Sweet chestnuts come wrapped in spiky cases and look a bit like little hedgehogs, they are best picked up from the ground soon after they have fallen and should still be firm to the touch, ones with little holes in them should be discarded as this is a sign of weevil infestation.
The chestnuts are high in carbohydrates, B vitamins and vitamin C. The leaves and bark of the tree are highly medicinal and possess tannins which have astringent and bacteriostatic actions, beneficial for conditions such as diarrhoea, mouth ulcers and to promote external wound healing. A component called hamamelose is also found in this tree and has specific antitussive and expectorant properties making it useful for treating respiratory conditions such as bronchitis and chronic cough. A tea made from the leaves can also soothe mild asthma symptoms and was formerly employed to alleviate whooping cough.
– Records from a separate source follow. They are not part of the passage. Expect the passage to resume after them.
--- src/rtl/blt_pkg.sv ---
// Purpose: shared constants for the bidirectional latch/register transceiver
// Assumes: single 100 MHz system clock, asynchronous active-high reset
// Notes:   reset values cover storage, pin enables, control sync and capture clock history
package blt_pkg;
    localparam int unsigned BLT_DATA_W      = 36;       // word width per direction
    localparam logic [35:0] BLT_STORE_RST   = 36'h0;    // storage value after reset
    localparam logic        BLT_OE_N_RST    = 1'b1;     // pin enable (low = drive) after reset
    localparam logic [5:0]  BLT_CTL_RST     = 6'h02;    // control sync after reset: enables off
    localparam logic        BLT_CLK_D_RST   = 1'b0;     // capture clock history after reset
    localparam int unsigned BLT_SYNC_STAGES = 2;        // flip-flops before any pin is read
endpackage

--- src/rtl/blt_transceiver.sv ---
// Purpose: 36-bit two-way bus transceiver, each direction transparent, held or clocked
// Assumes: all pins are asynchronous to sys_clk and pass two flip-flops first;
//          capture clocks are sampled as levels, their rising edge found on sys_clk
// Notes:   pins are split into in/out/oe_n; oe_n low means the pin is driven
`timescale 1ns/1ps
`default_nettype none

module blt_transceiver
#(
    parameter int unsigned DATA_W = blt_pkg::BLT_DATA_W  // word width
)(
    input  wire logic              sys_clk,                // system clock
    input  wire logic              rst,                    // async reset, active high
    input  wire logic [DATA_W-1:0] a_in,                   // a bus level seen at pins
    output var  logic [DATA_W-1:0] a_out,                  // a bus drive value
    output var  logic              a_oe_n,                 // low while a is driven
    input  wire logic [DATA_W-1:0] b_in,                   // b bus level seen at pins
    output var  logic [DATA_W-1:0] b_out,                  // b bus drive value
    output var  logic              b_oe_n,                 // low while b is driven
    input  wire logic              a_to_b_output_enable,   // high drives b
    input  wire logic              b_to_a_output_enable_n, // low drives a
    input  wire logic              a_to_b_latch_enable,    // high: a-to-b transparent
    input  wire logic              b_to_a_latch_enable,    // high: b-to-a transparent
    input  wire logic              a_to_b_capture_clock,   // a-to-b capture clock pin
    input  wire logic              b_to_a_capture_clock    // b-to-a capture clock pin
);
    import blt_pkg::*;

    // synchroniser stages: [0] first flop, [1] second flop
    logic [DATA_W-1:0] a_s0_r, a_s1_r;     // a data sync
    logic [DATA_W-1:0] b_s0_r, b_s1_r;     // b data sync
    logic [5:0]        ctl_s0_r, ctl_s1_r; // control pins sync
    logic              ab_clk_d_r;         // delayed a-to-b clock for edge find
    logic              ba_clk_d_r;         // delayed b-to-a clock for edge find
    logic [DATA_W-1:0] ab_store_r;         // a-to-b storage cells
    logic [DATA_W-1:0] ba_store_r;         // b-to-a storage cells
    logic [DATA_W-1:0] a_hold_r;           // last valid level on a
    logic [DATA_W-1:0] b_hold_r;           // last valid level on b
    logic [DATA_W-1:0] a_clean;            // a data with unknown bits replaced
    logic [DATA_W-1:0] b_clean;            // b data with unknown bits replaced

    // named views of the synchronised control pins
    logic ab_oe, ba_oe_n, ab_le, ba_le, ab_clk, ba_clk;
    assign ab_oe   = ctl_s1_r[0];
    assign ba_oe_n = ctl_s1_r[1];
    assign ab_le   = ctl_s1_r[2];
    assign ba_le   = ctl_s1_r[3];
    assign ab_clk  = ctl_s1_r[4];
    assign ba_clk  = ctl_s1_r[5];

    // timing through the block, counted in sys_clk edges:
    //   edge n    a pin level lands in the first synchroniser flop
    //   edge n+1  it reaches the second flop and is first read by logic
    //   edge n+2  the storage cell loads it (transparent or on a clock rise)
    //   edge n+3  the output register shows it on a_out or b_out
    // the output enables skip the storage stage, so a pin enable reaches
    // a_oe_n or b_oe_n one edge earlier than data reaches a_out or b_out;
    // a newly enabled driver therefore shows the word already stored

    // replace floating bits by the held level, bit by bit
    // only floating or unknown bits are replaced; driven bits pass unchanged
    function automatic logic [DATA_W-1:0] keep_valid(
        input logic [DATA_W-1:0] now_v,
        input logic [DATA_W-1:0] last_v
    );
        logic [DATA_W-1:0] res;
        res = now_v;
        for (int i = 0; i < DATA_W; i++)
        begin
            if (now_v[i] !== 1'b0 && now_v[i] !== 1'b1)
            begin
                res[i] = last_v[i];
            end
        end
        return res;
    endfunction

    // rising edge of a synchronised capture clock
    // both inputs are synchronised levels of the same pin
    function automatic logic rose(input logic now_v, input logic prev_v);
        return now_v & ~prev_v;
    endfunction

    // two-flop synchronisers for every pin input
    // reset leaves both output enables reading inactive, so no pin is driven
    // until the pins have been sampled twice after release
    always_ff @(posedge sys_clk or posedge rst)
    begin
        if (rst)
        begin
            a_s0_r   <= BLT_STORE_RST;
            a_s1_r   <= BLT_STORE_RST;
            b_s0_r   <= BLT_STORE_RST;
            b_s1_r   <= BLT_STORE_RST;
            ctl_s0_r <= BLT_CTL_RST;
            ctl_s1_r <= BLT_CTL_RST;
        end
        else
        begin
            a_s0_r   <= a_in;
            a_s1_r   <= a_s0_r;
            b_s0_r   <= b_in;
            b_s1_r   <= b_s0_r;
            ctl_s0_r <= {b_to_a_capture_clock, a_to_b_capture_clock,
                         b_to_a_latch_enable, a_to_b_latch_enable,
                         b_to_a_output_enable_n, a_to_b_output_enable};
            ctl_s1_r <= ctl_s0_r;
        end
    end

    // bus hold: remember last valid data level
    // a floating input bit keeps the level it last had, so a bus left
    // undriven never pushes unknown values into the storage cells
    assign a_clean = keep_valid(a_s1_r, a_hold_r);
    assign b_clean = keep_valid(b_s1_r, b_hold_r);

    always_ff @(posedge sys_clk or posedge rst)
    begin
        if (rst)
        begin
            a_hold_r <= BLT_STORE_RST;
            b_hold_r <= BLT_STORE_RST;
        end
        else
        begin
            a_hold_r <= a_clean;
            b_hold_r <= b_clean;
        end
    end

    // capture clock history for edge detection
    // a capture clock must stay high for more than one sys_clk period and low for more than one;
    // a shorter pulse may slip between samples and never be seen as a rise.
    // the history resets low, like the synchronised clock, so leaving reset
    // with the clock pin low makes no false capture
    always_ff @(posedge sys_clk or posedge rst)
    begin
        if (rst)
        begin
            ab_clk_d_r <= BLT_CLK_D_RST;
            ba_clk_d_r <= BLT_CLK_D_RST;
        end
        else
        begin
            ab_clk_d_r <= ab_clk;
            ba_clk_d_r <= ba_clk;
        end
    end

    // a-to-b storage: transparent, clocked or held; runs regardless of enable
    // latch enable wins over the clock: a rise while transparent is ignored,
    // and a fall of the enable while the clock is high loads nothing
    always_ff @(posedge sys_clk or posedge rst)
    begin
        if (rst)
        begin
            ab_store_r <= BLT_STORE_RST;
        end
        else if (ab_le)
        begin
            ab_store_r <= a_clean;
        end
        else if (rose(ab_clk, ab_clk_d_r))
        begin
            ab_store_r <= a_clean;
        end
        // otherwise keep the word, whether clock sits high or low
    end

    // b-to-a storage: same three modes on its own controls
    always_ff @(posedge sys_clk or posedge rst)
    begin
        if (rst)
        begin
            ba_store_r <= BLT_STORE_RST;
        end
        else if (ba_le)
        begin
            ba_store_r <= b_clean;
        end
        else if (rose(ba_clk, ba_clk_d_r))
        begin
            ba_store_r <= b_clean;
        end
        // otherwise keep the word, whether clock sits high or low
    end

    // output registers: stored word follows storage, drivers follow enables
    // a disabled direction still updates its drive value; only oe_n gates it
    always_ff @(posedge sys_clk or posedge rst)
    begin
        if (rst)
        begin
            b_out  <= BLT_STORE_RST;
            a_out  <= BLT_STORE_RST;
            b_oe_n <= BLT_OE_N_RST;
            a_oe_n <= BLT_OE_N_RST;
        end
        else
        begin
            b_out  <= ab_store_r;
            a_out  <= ba_store_r;
            b_oe_n <= ~ab_oe;
            a_oe_n <= ba_oe_n;
        end
    end

endmodule

`default_nettype wire

--- config.mk ---
export PLATFORM = sky130hd
export DESIGN_NAME = blt_transceiver
export DESIGN_NICKNAME = d
export VERILOG_FILES = /design/src/rtl/blt_pkg.sv /design/src/rtl/blt_transceiver.sv
export SDC_FILE = /design/constraint.sdc
export NUM_CORES = 1
export LEC_CHECK = 0
export BUFFER_PORTS_ARGS = -buffer_cell sky130_fd_sc_hd__buf_4
export CORE_MARGIN = 2
export CORE_UTILIZATION = 35
export CTS_CLUSTER_SIZE = 14
export DETAILED_ROUTE_END_ITERATION = 7
export SYNTH_ARGS = -nofsm -noshare
export SYNTH_HDL_FRONTEND = slang
export SYNTH_SLANG_ARGS = --single-unit
--- constraint.sdc ---
create_clock -name sys_clk -period 15 [get_ports sys_clk]
set_input_delay 0.75 -clock sys_clk [delete_from_list [all_inputs] [get_ports sys_clk]]
set_output_delay 0.75 -clock sys_clk [all_outputs]
set_load 0.005 [all_outputs]
Word level (Yosys, flattened, before mapping):

Index checks and enable logic that the tools add are counted.
W data, S select, Z words.

* flip-flop bits (word level): 376
* input port bits: 80
* output and inout bits: 74
* logic and storage cells: 315

* equal/unequal tests: 144
* multiplexer cells: 76
* bitwise gates (word level): 5
* reduce and logical (&&, ||, !) cells: 74

Operator list (count)
* $mux W36: 4
* $nex A1 B1 Y1 const B: 144
* $logic_and A1 B1 Y1: 72
* $mux W1: 72
* $reduce_bool A2 Y1: 2
* $not A1 Y1: 3
* $and A1 B1 Y1: 2

Longest topological paths before layout:

* depth after elaboration: 5
* depth in mapped cells: 4
* gate-level depth less buffers: 3

Worst setup path after synthesis:

OpenSTA, ideal clock, no wires.

* path type: reg2reg
* from: register ctl_s1_r[4]
* to: register ab_store_r[0]
* data arrival time: 1.173 ns
* required time: 14.875 ns
* slack: 13.702 ns
* cell stages (with the launch flop): 4
* buffers on the path: 1
* clock period less this slack: 1.298 ns
* cell sequence: dfrtp_1 -> a21oi_4 -> buf_8 -> mux2_4

* cells in the longest elaborated chain, start to end: 2

Ends and longest elaborated chain
* start, declared: line blt_transceiver.sv:32 `logic [5:0] ctl_s0_r, ctl_s1_r;`
* start signal, assigned: line blt_transceiver.sv:107 `ctl_s1_r <= ctl_s0_r;`
* $and A1 B1 Y1: line blt_transceiver.sv:81 `return now_v & ~prev_v;`
* $reduce_bool A2 Y1 (no source line)
* end signal, assigned: line blt_transceiver.sv:161 `ab_store_r <= a_clean;`
* end signal, assigned: line blt_transceiver.sv:165 `ab_store_r <= a_clean;`
* end, declared: line blt_transceiver.sv:35 `logic [DATA_W-1:0] ab_store_r;`

No other way between the ends.
A chain may end at the register's enable or synchronous reset.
Preparing chestnuts to eat can be a bit laborious but they are delicious and definitely worth it. The traditional and easiest way is to roast them. Carefully cut an X shape into the flat side of each nut, penetrating the shell but not cutting into the flesh underneath. You can put them under the grill, or even on a metal tray or shovel in the embers of a fire. The chestnuts should be roasted until the shell splits open at the cut, or until you see steam or hear them hissing. Remove the shell once sufficiently cooled and enjoy!